Friday, January 30, 2004

This morning our students went up the street about a mile to the regional food bank for No Central NJ. We sorted canned goods, drinks, cereals, pasta, ... The need is great. What amazes me is not only the vast amount of stuff that needs moving, but that there
are people in sufficient need to consume all this stuff.

To visualize what volunteers do in a place like this, imagine capillary action in your blood system. There is one long table, 40-50 yards
in parallel with an assembly line roller tray. The students find one of four prinicpal jobs: first, scooping boxes, cans, bottles, ...
the food stuffs out of large 4' x 4' x 4' crates/cartons they have come in on. there is no order to the cartons or contents. they girls
in this job simply set the stuff up on the long table, starting to impose some order on their stuffs. At this point, the ultimate desitnation is worth noting: there are 15 pallet stations beyond the roller assembly station. Each station will receive a particular king of commodity:
kitchen paper, water and bottled drinks, canned drinks, canned fruit, pasta and beans, ... haba (Heath and Beauty Aids!) ... The second joib is the skill poisition: collecting the stuffs on the table and finding an appropriate box or carton floating down the assembly line. The third job is simply moving the nearly filled carton from the assembly line to the pallet area. A job in limited demand is the setting the
newly opened boxes at the head of the line.

It was most interesting to watch the young ladies find their niche in the process. We were guided in by four strapping young men, one stressing "safety", like where the fire exits were, ... With some prodding from him, the girls started taking their positions, and the process began to flow! There were on the order of 150 of us there, including 12-15 faculty and administration. For the better part of two hours we moved the food.

Our day was kicked off by the diocesan director of Catholic Community Services, who is not directly connected to the Food Bank, but is really the diocesan, or 4 county co-ordinator for the 75 local food banks, who are the member distributors.

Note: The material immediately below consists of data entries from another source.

--- flow/design.v ---
`timescale 1ns / 1ps
module FIR(
input clk,
input reset,
input [7:0] din,
input [7:0] c0,
input [7:0] c1,
input [7:0] c2,
output [15:0] dout
    );
wire[15:0] mult_out2, mult_out1, mult_out0;
wire[15:0] add_out1,add_out2;
wire[15:0] d1_out,d2_out;
assign mult_out2 = din * c2;
assign mult_out1 = din * c1;
assign mult_out0 = din * c0;
dff d1 (.clk(clk),.reset(reset),.din(mult_out2),.dout(d1_out));
assign add_out1 = d1_out + mult_out1;
dff d2 (.clk(clk),.reset(reset),.din(add_out1),.dout(d2_out));
assign add_out2 = d2_out + mult_out0;
assign dout = add_out2;  
endmodule
module dff(
input clk,
input reset,
input[15:0] din,
output reg[15:0] dout
);
always @ (posedge clk)
begin
    if (reset)
        dout <= 0;
    else 
        dout <= din;
end
endmodule
--- flow/config.mk ---
export PLATFORM = sky130hd
export DESIGN_NAME = FIR
export DESIGN_NICKNAME = FIR
export VERILOG_FILES = /design/flow/design.v
export SDC_FILE = /design/flow/constraint.sdc
export NUM_CORES = 4
export LEC_CHECK = 1
export CORE_UTILIZATION = 50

Imagine a request, "I need 8 cases of tomato and pasta sauce." She noted in her 20 years in the position, with some sadness, the growth in the need for their services.

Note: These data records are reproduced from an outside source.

## ./run.sh

```bash
#!/bin/bash
# OpenROAD 26Q1-2900-gdf79404cd8, Yosys 0.63+post, stock flow scripts
make -C /OpenROAD-flow-scripts/flow DESIGN_CONFIG=/design/flow/config.mk WORK_HOME=/design/flow/orfs finish
```

## ./config.mk

```make
export PLATFORM = sky130hd
export DESIGN_NAME = top
export DESIGN_NICKNAME = top
export VERILOG_FILES = /design/flow/design.v
export SDC_FILE = /design/flow/constraint.sdc
export NUM_CORES = 4
export LEC_CHECK = 1
export CORE_UTILIZATION = 40
```

## ./constraint.sdc

```tcl
current_design top

set clk_period 11.8
set clk_io_pct 0.2

create_clock -name clk0 -period $clk_period [get_ports {clk}]

set non_clock_inputs [all_inputs -no_clocks]
set_input_delay [expr $clk_period * $clk_io_pct] -clock clk0 $non_clock_inputs
set_output_delay [expr $clk_period * $clk_io_pct] -clock clk0 [all_outputs]
```

## ./design.v

```verilog
module booth_encoder(inv, shift, in);
output reg       inv;
output reg [1:0] shift;  
input  [2:0] in;
wire a = in[2];
wire b = in[1];
wire c = in[0];
reg high;
reg low;
always @(in) begin
	inv = a & ~(b & c);
	high = (~a & b & c) | ~(~a | b | c);
	low = ~(b | ~c) | ~(~b | c);
	shift = {high, low};
end
endmodule
module mux2_1(out, in1, in2, select);
output out;
input in1, in2, select;
wire T1, T2, selectbar;
and (T1, in2, select);
nor (T2, ~in1, select);
or (out, T1, T2);
endmodule
module mux2_1_10b(out, in1, in2, select);
input  [9:0] in1;
input  [9:0] in2;
input        select;
output [9:0] out;
mux2_1 mux0(.out(out[0]), .in1(in1[0]), .in2(in2[0]), .select(select));
mux2_1 mux1(.out(out[1]), .in1(in1[1]), .in2(in2[1]), .select(select));
mux2_1 mux2(.out(out[2]), .in1(in1[2]), .in2(in2[2]), .select(select));
mux2_1 mux3(.out(out[3]), .in1(in1[3]), .in2(in2[3]), .select(select));
mux2_1 mux4(.out(out[4]), .in1(in1[4]), .in2(in2[4]), .select(select));
mux2_1 mux5(.out(out[5]), .in1(in1[5]), .in2(in2[5]), .select(select));
mux2_1 mux6(.out(out[6]), .in1(in1[6]), .in2(in2[6]), .select(select));
mux2_1 mux7(.out(out[7]), .in1(in1[7]), .in2(in2[7]), .select(select));
mux2_1 mux8(.out(out[8]), .in1(in1[8]), .in2(in2[8]), .select(select));
mux2_1 mux9(.out(out[9]), .in1(in1[9]), .in2(in2[9]), .select(select));
endmodule 
module select_m(out, in, sel);
output [9:0] out;
input  [7:0] in;
input  [2:0] sel;
wire         _inv   = sel[2];
wire   [1:0] _shift = sel[1:0];
wire   [8:0] _in    = {in[7], in};  
wire   [8:0] in_b   = ~_in + 1'b1;
wire   [9:0] out1;
wire   [9:0] out2;
wire   [9:0] out3;
mux2_1_10b muxA(.out(out1), .in1({_in, 1'b0} ), .in2({_in[8], _in}  ), .select(_shift[0]));
mux2_1_10b muxB(.out(out2), .in1({in_b, 1'b0}), .in2({in_b[8], in_b}), .select(_shift[0]));
mux2_1_10b muxC(.out(out3), .in1(out1        ), .in2(out2           ), .select(_inv));
mux2_1_10b muxD(.out(out),  .in1(out3        ), .in2(10'b0          ), .select(~_shift[0] & ~_shift[1]));
endmodule
module mux2_1_16b(out, in1, in2, select);
input  [15:0] in1;
input  [15:0] in2;
input         select;
output [15:0] out;
mux2_1 mux0 (.out(out[ 0]), .in1(in1[ 0]), .in2(in2[ 0]), .select(select));
mux2_1 mux1 (.out(out[ 1]), .in1(in1[ 1]), .in2(in2[ 1]), .select(select));
mux2_1 mux2 (.out(out[ 2]), .in1(in1[ 2]), .in2(in2[ 2]), .select(select));
mux2_1 mux3 (.out(out[ 3]), .in1(in1[ 3]), .in2(in2[ 3]), .select(select));
mux2_1 mux4 (.out(out[ 4]), .in1(in1[ 4]), .in2(in2[ 4]), .select(select));
mux2_1 mux5 (.out(out[ 5]), .in1(in1[ 5]), .in2(in2[ 5]), .select(select));
mux2_1 mux6 (.out(out[ 6]), .in1(in1[ 6]), .in2(in2[ 6]), .select(select));
mux2_1 mux7 (.out(out[ 7]), .in1(in1[ 7]), .in2(in2[ 7]), .select(select));
mux2_1 mux8 (.out(out[ 8]), .in1(in1[ 8]), .in2(in2[ 8]), .select(select));
mux2_1 mux9 (.out(out[ 9]), .in1(in1[ 9]), .in2(in2[ 9]), .select(select));
mux2_1 mux10(.out(out[10]), .in1(in1[10]), .in2(in2[10]), .select(select));
mux2_1 mux11(.out(out[11]), .in1(in1[11]), .in2(in2[11]), .select(select));
mux2_1 mux12(.out(out[12]), .in1(in1[12]), .in2(in2[12]), .select(select));
mux2_1 mux13(.out(out[13]), .in1(in1[13]), .in2(in2[13]), .select(select));
mux2_1 mux14(.out(out[14]), .in1(in1[14]), .in2(in2[14]), .select(select));
mux2_1 mux15(.out(out[15]), .in1(in1[15]), .in2(in2[15]), .select(select));
endmodule
module cla_1b(s, cin, p, g, a, b);
	input a, b, cin;
	output s;
    output p;
    output g;
    wire p;
    wire g;
    xor(p, a, b);
    xor(s, p, cin);
    and(g, a, b);
endmodule
module cla_logic(pg, gg, cout, p, g, cin);
  input [3:0] p;
  input [3:0] g;
  input cin;
  output reg [3:0] cout;
  output reg pg;
  output reg gg;
  always @(*) begin
    cout[0] = g[0] | (p[0] & cin);
    cout[1] = g[1] | (g[0] & p[1]) | (cin & p[0] & p[1]);
    cout[2] = g[2] | (g[1] & p[2]) | (g[0] & p[1] & p[2]) |
              (cin & p[0] & p[1] & p[2]);
    cout[3] = g[3] | (g[2] & p[3]) | (g[1] & p[2] & p[3]) |
              (g[0] & p[1] & p[2] & p[3]) | (cin & p[0] & p[1] & p[2] & p[3]);
    pg = p[0] & p[1] & p[2] & p[3];
    gg = g[3] | (g[2] & p[3]) | (g[1] & p[2] & p[3]) |
              (g[0] & p[1] & p[2] & p[3]);
  end
endmodule
module cla_4b(s, cin, pg, gg, cout, a, b);
  input [3:0] a;
  input [3:0] b;
  input       cin;
  output [3:0] s;
  output       pg;
  output       gg;
  output reg   cout;
  wire [3:0] p;
  wire [3:0] g;
  wire [3:0] c;
  cla_1b fa0(.s(s[0]), .cin(cin ), .p(p[0]), .g(g[0]), .a(a[0]), .b(b[0]));
  cla_1b fa1(.s(s[1]), .cin(c[0]), .p(p[1]), .g(g[1]), .a(a[1]), .b(b[1]));
  cla_1b fa2(.s(s[2]), .cin(c[1]), .p(p[2]), .g(g[2]), .a(a[2]), .b(b[2]));
  cla_1b fa3(.s(s[3]), .cin(c[2]), .p(p[3]), .g(g[3]), .a(a[3]), .b(b[3]));
  cla_logic cla_l1(.pg(pg), .gg(gg), .cout(c), .p(p), .g(g), .cin(cin));
  always @(*) begin
    cout = c[3];
  end
endmodule
module cla_16b(s, cin, pg, gg, cout, a, b);
  input [15:0] a;
  input [15:0] b;
  input        cin;
  output [15:0] s;
  output        pg;
  output        gg;
  output reg    cout;
  wire [3:0] p;
  wire [3:0] g;
  wire [3:0] c;
  cla_4b ca0(.s(s[3 :0 ]), .cin(cin ), .pg(p[0]), .gg(g[0]), .a(a[3 :0 ]), .b(b[3 :0 ]));
  cla_4b ca1(.s(s[7 :4 ]), .cin(c[0]), .pg(p[1]), .gg(g[1]), .a(a[7 :4 ]), .b(b[7 :4 ]));
  cla_4b ca2(.s(s[11:8 ]), .cin(c[1]), .pg(p[2]), .gg(g[2]), .a(a[11:8 ]), .b(b[11:8 ]));
  cla_4b ca3(.s(s[15:12]), .cin(c[2]), .pg(p[3]), .gg(g[3]), .a(a[15:12]), .b(b[15:12]));
  cla_logic cla_l2(.pg(pg), .gg(gg), .cout(c), .p(p), .g(g), .cin(cin));
  always @(*) begin
    cout = c[3];
  end
endmodule
module booth_mult(product, multiplicand, multiplier);
input  [8-1:0]   multiplicand;
input  [8-1:0]   multiplier;
output [2*8-1:0] product;
wire   [8-1:0]   m   = multiplier;
wire   [8-1:0]   md  = multiplicand;
wire [3:0] inv;
wire [1:0] shift [0:3];
wire [8+1:0]   temp_a [0:3];  
wire [2*8-1:0] a      [0:3];  
wire [2*8-1:0] p_sum  [0:1];  
wire [2*8-1:0] sum;           
assign product = sum;
booth_encoder be1(.inv(inv[0]), .shift(shift[0]), .in({m[1:0], 1'b0}));
booth_encoder be2(.inv(inv[1]), .shift(shift[1]), .in(m[3:1]        ));
booth_encoder be3(.inv(inv[2]), .shift(shift[2]), .in(m[5:3]        ));
booth_encoder be4(.inv(inv[3]), .shift(shift[3]), .in(m[7:5]        ));
select_m sm1(.out(temp_a[0]), .in(md), .sel({inv[0], shift[0]}));
select_m sm2(.out(temp_a[1]), .in(md), .sel({inv[1], shift[1]}));
select_m sm3(.out(temp_a[2]), .in(md), .sel({inv[2], shift[2]}));
select_m sm4(.out(temp_a[3]), .in(md), .sel({inv[3], shift[3]}));
mux2_1_16b m1(.out(a[0]), .in1({6'b0, temp_a[0]}      ), .in2({6'b11_1111, temp_a[0]}      ), .select(temp_a[0][8+1]));
mux2_1_16b m2(.out(a[1]), .in1({4'b0, temp_a[1], 2'b0}), .in2({4'b1111,    temp_a[1], 2'b0}), .select(temp_a[1][8+1]));
mux2_1_16b m3(.out(a[2]), .in1({2'b0, temp_a[2], 4'b0}), .in2({2'b11,      temp_a[2], 4'b0}), .select(temp_a[2][8+1]));
mux2_1_16b m4(.out(a[3]), .in1({      temp_a[3], 6'b0}), .in2({            temp_a[3], 6'b0}), .select(temp_a[3][8+1]));
cla_16b cla_16b_1(.s(p_sum[0]), .cin(1'b0), .a(a[0]    ), .b(a[1]    ));
cla_16b cla_16b_2(.s(p_sum[1]), .cin(1'b0), .a(a[2]    ), .b(a[3]    ));
cla_16b cla_16b_3(.s(sum     ), .cin(1'b0), .a(p_sum[0]), .b(p_sum[1]));
endmodule
module dff_16b(dout, din, clk, rst);
  input             clk;
  input             rst;
  input [15:0]      din;
  output reg [15:0] dout;
  always @(posedge clk) begin
    if (rst)
      dout <= 0;
    else 
      dout <= din;
    end
endmodule
module top(y, x, c0, c1, c2, clk, rst);
input                        clk;
input                        rst;
input  [8-1:0]   x;
input  [8-1:0]   c0;
input  [8-1:0]   c1;
input  [8-1:0]   c2;
output [2*8-1:0] y;
wire   [8-1:0]   c      [0:2];
wire   [2*8-1:0] cx     [0:2];
wire   [2*8-1:0] dff_in;
wire   [2*8-1:0] dff    [0:1];
assign c[0] = c0;
assign c[1] = c1;
assign c[2] = c2;
booth_mult m1(.product(cx[0]), .multiplicand(x), .multiplier(c[0]));
booth_mult m2(.product(cx[1]), .multiplicand(x), .multiplier(c[1]));
booth_mult m3(.product(cx[2]), .multiplicand(x), .multiplier(c[2]));
dff_16b d1(.clk(clk), .rst(rst), .din(cx[0] ), .dout(dff[0]));
dff_16b d2(.clk(clk), .rst(rst), .din(dff_in), .dout(dff[1]));
cla_16b ca1(.s(dff_in), .cin(1'b0), .a(dff[0]), .b(cx[1]));
cla_16b ca2(.s(y),      .cin(1'b0), .a(dff[1]), .b(cx[2]));
endmodule
```

==> reports/qor.yml <==
status: "finished clean"
dp_cells: 1531
io_pins: 50
post-route-period-util: 0.954
grt_overflow: 0
drt_iter0_drc: 466
stdcell_count: 1539
yosys_warnings: 7
critical_path_arrival_ns: 8.90
fmax_ghz: 0.0888
tightest_slew_ns: 0.826
antenna_cells: 0
gp_congestion: 0.916
ir_drop_v: 0.000118
ys_async_sr_fraction: 0
crit_top_cell: "ha_1"
cpMaxStageDelayCell: "or3b_1"
die_x_um: 154
cp.required_ns: 9.44
post_dp_cell_area_um2: 10100
routed_wl_um: 24400
drive_gt1_frac: 0.0606
slowest_delay_ns: 0.48
finalSetupViolations: 0
finalInstanceArea_um2: 10200
cts_tree: "built"
postRouteAntennaNets: 0
hpwl_um: 20000
syn_area_um2: 9300
crit_fanout: 14
antenna_found_initial: 0
cp-start-kind: "primary input"
maxSlewViolCount: 0
ys_types: 59
powerDensity_nw_per_um2: 203
warnings: 54
grt_pass1_wl_um: 39400
drv_cap: 0
ys_chip_area_um2: 9300
hold_viol_final: 0
detail_route.wl_per_cell_um: 15.9
num_vias: 8095
ctsResizeCount: 0
core.rowCount: 55
fin_crit_ns: 11.26
dp_slack_ns: 0.544
first_pass_iters: 5
first_global_vias: 7415
p_leak_nw: 4.81
setup_ws_ns: 0.543
syn_inst: 1238
ys_ff: 32
initCoreUtil: 0.410
avgSynthCellArea_um2: 7.51
area_growth_pct: 10.0
path_class: "in -> out"
core_um2: 22700
rsz0062_at_grt: "no"
grt_max_degree: 33
dieArea_um2: 23900
postSynthSeqShare: 0.0689
synth-main-ff-cell: "dfxtp_1"
routed_via_density: 5.26
clkLatencyLatePin_ns: 0.27
die_h_um: 154
setup_tns_ns: 0
utilization: 0.451
clockBufferDepth: 2
htree_levels: 2
io_buffers: 49
cts_sinks: 32
post_cts_buffers: 0
critPathCaptureType: "primary output"
skew_ns: 0.00489
ctsRootBufferMaster: "clkbuf_16"
drc: 0
numCtsBuffers: 5
clkTransAtPathRegs_ns: 0.05
slew_headroom: 0.448
hold_path_class: "reg -> reg"
yosys_cells: 1238
edf_count: 0
postCtsHoldBufs: 0
grt.total_usage: 0.214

I felt the girls "got it". Some will continue to.

Wednesday, January 28, 2004

It's Wednesday a.m. 11" of snow here in the Nor East, and school for
today was called off last night. The NDT is carrying a new button in
support of MoveOn.Org's campaign to expose Bush's dedt dumping.
Where is he dumping it? On your and my children, theirs, and ...?

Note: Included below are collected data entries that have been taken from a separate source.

==> flow/design.v <==
`timescale 1ns / 1ps
module fp_add_sub(clk, rst, signal, a_fpn, b_fpn, out);
  input logic [31:0]  a_fpn, b_fpn;
  input logic clk, rst, signal;  
  output logic [31:0] out;
  logic [31:0]    a, b;
  logic [24:0]    mant_a, mant_b, mant_out;
  logic [7:0]     exp_a, exp_b, exp_out;
  logic           sign_a, sign_b, sign_out;
  logic [7:0]     diff;
  logic is_inf_a, is_inf_b, is_nan_a, is_nan_b;
  assign is_inf_a = (a_fpn[30:23] == 255) && (a_fpn[22:0] == 0);  
  assign is_inf_b = (b_fpn[30:23] == 255) && (b_fpn[22:0] == 0);
  assign is_nan_a = (a_fpn[30:23] == 255) && (a_fpn[22:0] != 0);  
  assign is_nan_b = (b_fpn[30:23] == 255) && (b_fpn[22:0] != 0);
  integer position, shift, i;
  always_ff @(posedge clk ) begin
    if (rst) begin
      out = 'h00000000;
    end else if (is_nan_a || is_nan_b) begin  
      out = 'hffffffff;
    end else if (is_inf_a || is_inf_b) begin  
      sign_out = (a_fpn[30:0] > b_fpn[30:0]) ? a_fpn[31] : b_fpn[31];
      out = {sign_out, 8'd255, 23'd0};
    end else begin
      a = ( a_fpn[30:0] < b_fpn[30:0] ) ? b_fpn : a_fpn;
      b = ( a_fpn[30:0] < b_fpn[30:0] ) ? a_fpn : b_fpn;
      if (signal) begin  
        sign_a = a[31];
        sign_b = b[31];
      end else begin     
        sign_a = ( a_fpn[30:23] < b_fpn[30:23] ) ? ~a[31] :  a[31];
        sign_b = ( a_fpn[30:23] < b_fpn[30:23] ) ?  b[31] : ~b[31];
      end
      exp_a = a[30:23];
      exp_b = b[30:23];
      mant_a = { 1'b0, exp_a ? 1'b1 : 1'b0, a[22:0] };
      mant_b = { 1'b0, exp_b ? 1'b1 : 1'b0, b[22:0] };
      diff = exp_a - exp_b;
      mant_b = mant_b >> diff;
      sign_out = ((a[30:0] == b[30:0]) && (sign_a != sign_b)) ? 0 : sign_a;  
      if ( sign_a || sign_b) begin   
        if (sign_a && sign_b) begin  
          mant_out = mant_a + mant_b;
        end else begin               
          mant_out = mant_a - mant_b;
        end
      end else begin                 
        mant_out = mant_a + mant_b;
      end
      if ( mant_out[24] ) begin             
        exp_out = exp_a + 1;
        mant_out = mant_out >> 1;
      end else if ( !mant_out[23] ) begin   
        position = 0;
        for (i = 23; i >= 0; i = i - 1 )    
          if ( !position && mant_out[i] )
            position = i;
        shift = 23 - position;
        if ( (exp_a-127) < shift ) begin    
            exp_out = 0;
            mant_out = 0;
        end else begin                      
          exp_out = exp_a - shift;
          mant_out = mant_out << shift;
        end
      end else begin
        exp_out = exp_a;
        mant_out = mant_out;
      end
      out = {sign_out, exp_out, mant_out[22:0]};  
    end
  end
endmodule
==> flow/run.sh <==
#!/bin/bash
# OpenROAD 26Q1-2900-gdf79404cd8, Yosys 0.63+post, stock flow scripts
make -C /OpenROAD-flow-scripts/flow DESIGN_CONFIG=/design/flow/config.mk WORK_HOME=/design/flow/orfs finish
==> flow/config.mk <==
export PLATFORM = sky130hd
export DESIGN_NAME = fp_add_sub
export DESIGN_NICKNAME = fp_add_sub
export VERILOG_FILES = /design/flow/design.v
export SDC_FILE = /design/flow/constraint.sdc
export NUM_CORES = 4
export LEC_CHECK = 1
export CORE_UTILIZATION = 30
==> flow/constraint.sdc <==
current_design fp_add_sub

set clk_period 60.2
set clk_io_pct 0.2

create_clock -name clk0 -period $clk_period [get_ports {clk}]

set non_clock_inputs [all_inputs -no_clocks]
set_input_delay [expr $clk_period * $clk_io_pct] -clock clk0 $non_clock_inputs
set_output_delay [expr $clk_period * $clk_io_pct] -clock clk0 [all_outputs]
==> qor.yml <==
final_timing:
  setup_repair_after_global_routing_missed_its_margin: "false"
  max_slew.worst_pin.slew_ns: 0.982
  final.setup.tns_ns: 0
  finalHoldViolCount: 0
  worst_hold_slack_ns: 12.57
  period_minus_slack_ns: 24.75
  timing.final.ws_setup_ns: 35.45
  setup_viol_count_final: 0
  fmaxAchievable_mhz: 40.4
  slew_violations: 0
  fraction_of_the_cycle_the_final_worst_path_needs_pct: 41.1
  timing.max_slew.rel_slack_pct: 34.1
drt:
  top_layer: "met4"
  avgViaCountPerCell: 5.91
  wl_met2_um: 18300
  routed_wirelength_um: 39800
  first_pass_iters: 6
  vias: 11593
  route.met3.wl_um: 2310
  drt-initial-drc-count: 1081
  antenna_cells_inserted: 0
  routed_len_inst_um: 20.3
  post-route-drc-count: 0
  detail-route-antenna-nets: 0
  routedLengthMet1_um: 18000
die:
  core.rowCount: 66
  die_height_um: 184
  design.die.area_um2: 33900
  fp.dieW_um: 184
  placeableCoreArea_um2: 32600
  floorplan.core_util_pct: 30.5
  io_pins: 99
synth:
  post_synth_inst_count: 1453
  most_frequently_used_flop_master_after_synthesis: "sky130_fd_sc_hd__dfxtp_1"
  synth.top_cells.by_area: "sky130_fd_sc_hd__ha_1, sky130_fd_sc_hd__a21oi_1, sky130_fd_sc_hd__mux2i_1"
  edf_count: 0
  synth-area-yosys_um2: 9960
  synth_flop_count: 32
  yosys.cell_count.top_type: "sky130_fd_sc_hd__a21oi_1"
  post-synth-top-area-fraction_pct: 12.7
  synth.yosys.seq_area_share_pct: 6.43
  netlist-cell-type-count: 97
  postSynthAreaPerCell_um2: 6.86
  synth-warning-count: 1
  post-synth-top-area-cell: "sky130_fd_sc_hd__ha_1"
  yosys-stat-cells: 1453
  netlist_top_cells_count: "sky130_fd_sc_hd__a21oi_1, sky130_fd_sc_hd__nand2_1, sky130_fd_sc_hd__ha_1"
  ys_async_sr_fraction_pct: 0
  synth_area_um2: 9960
power_and_ir_drop:
  cellLeakagePower_nw: 4.89
  total_power_mw: 0.431
  ir_drop_uv: 23.2
  powerDensity_nw_per_um2: 37.2
cells_and_area:
  fraction_of_final_layout_cells_sized_beyond_drive_strength_1_pct: 6.26
  largest_reg_flops: 32
  signed_area_change_from_the_synthesized_netlist_to_the_final_layout_pct: 16.4
  sequential_cell_area_um2: 641
  design_area_um2: 11600
  n_fill_cell: 3429
  logic_area_um2: 8690
grt:
  grt_usage_pct: 23.8
  vias_in_the_first_global_route: 10860
  antenna_found_initial: 0
  globalRoute.totalOverflow: 0
  first_pass_grt_wire_length_um: 62800
  largest_net_degree_at_the_start_of_global_routing: 65
worst_setup_path:
  end_kind: "flop"
  cp_max_fo: 22
  worst_ep_arrival_time_ns: 24.88
  required_ns: 60.34
  worstSetupPathType: "in -> reg"
  start_kind: "input pin"
  cpMostUsedCell: "sky130_fd_sc_hd__o21a_1"
  slowest_cp_cell: "sky130_fd_sc_hd__xor2_1"
  cpPeakStageDelay_ns: 0.78
clocking:
  cts_made_buffers: 5
  cts.repair.resized: 0
  cts_hold_repair.buffers: 0
  clk_pin_slew_worst_paths_ns: 0.05
  clock_tree_from_tritoncts: "built"
  clock_path_buffers: 2
  clock_tree.htree_level_count: 2
  clock-sinks: 32
  number_of_buffers_added_for_setup_after_cts: 0
  cts-root-buf: "sky130_fd_sc_hd__clkbuf_16"
place:
  placement.setup.worst_slack_ns: 35.67
  gp_congestion: 1.07
  postPlaceCellArea_um2: 11400
  portBuffers: 98
  detailed_placer_s_ending_hpwl_um: 32900
run:
  maxCapViolCount: 0
  log.warning_count: 53
hold_path:
  worst_hold_path_type: "in -> reg"
outcome:
  outcome: "finished clean"
[cell families (layout without fill, tap and decap cells)]
family | count (synthesis) | in the layout | share of synthesized area, %
simple gates | 492 | 492 | 24.7
compound gates | 527 | 527 | 36.1
mux | 78 | 78 | 8.27
other cells | 1 | 6 | 0.0376
flops | 32 | 32 | 6.43
fa+ha+maj | 104 | 104 | 13.3
buf+inv | 170 | 230 | 6.69
xor+xnor | 49 | 49 | 4.46
[worst max-delay path: cells and delay by family]
kind | cells | cell delay, ns
simple gates | 18 | 3.86
fa+ha+maj | 4 | 1.32
compound gates | 24 | 5.57
buf+inv | 2 | 0.70
xor+xnor | 2 | 1.35
[power breakdown]
part / internal (mW) / switching, mW
Combinational: 0.135 / 0.237
Clock: 0.0194 / 0.00783
Sequential: 0.0295 / 0.00196
[per-layer routing]
| layer | global-route usage, % | vias up |
|---|---|---|
| li1 | - | 5601 |
| met1 | 33.2 | 5422 |
| met2 | 39.2 | 495 |
| met3 | 2.13 | 75 |
| met4 | 6.60 | 0 |
| met5 | 0 | - |
[final timing paths]
path  startpoint                  to  cells past startpoint
max     a_fpn[1]  out[13]$_SDFF_PP0_                     50
min    b_fpn[31]  out[31]$_SDFF_PP0_                      4
[cell usage in the layout, fill, tap and decap left out, drive strengths merged, types with 18 or more instances in the layout]
cell / count
nor4: 24
or3: 20
ha: 101
nand3: 41
nor2: 99
buf: 26
o21ai: 106
o31ai: 22
a221oi: 21
nor3: 41
nand2: 133
a211oi: 20
clkdlybuf4s50: 98
o21a: 19
and2: 20
nand4: 29
a21o: 33
o211ai: 22
a31oi: 18
nor2b: 23
xnor2: 40
a21oi: 143
mux2i: 70
dfxtp: 32
inv: 98
[through the flow]
| step | utilization (%) | cells |
|---|---|---|
| 2_1_floorplan | - | 1458 |
| 5_1_grt | 35.5 | 1960 |
| 6_report | 35.5 | 1960 |
| 3_3_place_gp | 35.0 | 1952 |
| 3_5_place_dp | 35.0 | 1952 |
| 4_1_cts | 35.5 | 1960 |
[final cells by class]
class / count / area share, %
sequential: 32 / 5.52
multi-input combinational: 1256 / 75.0
clock inverter: 2 / 0.302
timing repair buffer: 124 / 10.1
tap: 442 / 4.77
inverter: 98 / 3.17
clock buffer: 6 / 1.11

As you may or may not know, MoveOn.Org opened their doors to
anyone who could put together a cogent 30-second TV spot, conducting
a contest to air the best commercial on the Super Bowl. You probably
also saw some of the RWC (that's Right Wing Conspiracy, if you didn't
know) attack on the MoveOn.Org effort. Within a day or two of opening
the campaign, the RWC was claiming MoveOn.Org was calling Bush a Nazi,
linking him to the third Reich, ... While there is plenty of evidence
in support of Bush family money coming from those vile sources, the
MoveOn.Org effort was clearly about today and tomorrow. As a subscriber,
"Ed" saw the first contest entries, and spotted the eventual winner
pretty early on.

It depicts children, non seemingly over ten yrs, working in blue collar
jobs. At the end, a caption comes on, showing you "Who'se going to
pay for the Bush budget excesses". Go to the link and see for
yourself.

The current campaign is to shame CBS into eventually airing the ad.
Their stated reason to deny the ad is it detracts from the festive
atmosphere. An equally likely scenario is that other big sponsors
have requested their ads not be shown in the same commercial break.
But that would just be guessing? "Ed" doesn't have the kind of
loose change it takes to talk to those people.

Meanwhile, the snow awaits...

Sunday, January 25, 2004

Welcome to the Web Log for the News' Dark Time
(http://www.newsdarktime.com)
We hope you will take advantage of this space to
report on "Some of the News That's not Fit to Print."


Whatever the reasons, some of which must be apparent
we live in a place and time where many thinking people
know we aren't being delivered
"All the News That's Fit to Print"

Greetings, loyal readers of The News' Dark Time. Those of you who are interested in "reporting" for the NDT, please feel free to write me. I've opened up a weblog on blogger.com,
"newsdarktime", of course where I'm inviting you to post your rants against the dark in which we live. Your editor is particularly interested in stories where you feel you have evidence the news you receive has been spun by your news source. (Not that we won't spin news here, but, we feel, in reaction to the major outlets.)

Mind you, there are plenty of sites who are on top of the alternate news. My favorites are Alternet.org and CommonDreams. What we are looking for is what the news business has
for years been called "page six" material. You'd be surprised what you will find on the page six of your hometown paper.

The proximate cause of my opening this blog is the current issue of Wired, where Glenn Reynolds lists his Top Ten Blogs, a few of which I'm also interested in, a few not. Notably, The New York Times itself, and "my inbox", but also kausfiles and Howard Kurtz.

Enough for now, I'll be linking both ways to/from The News' Dark Time.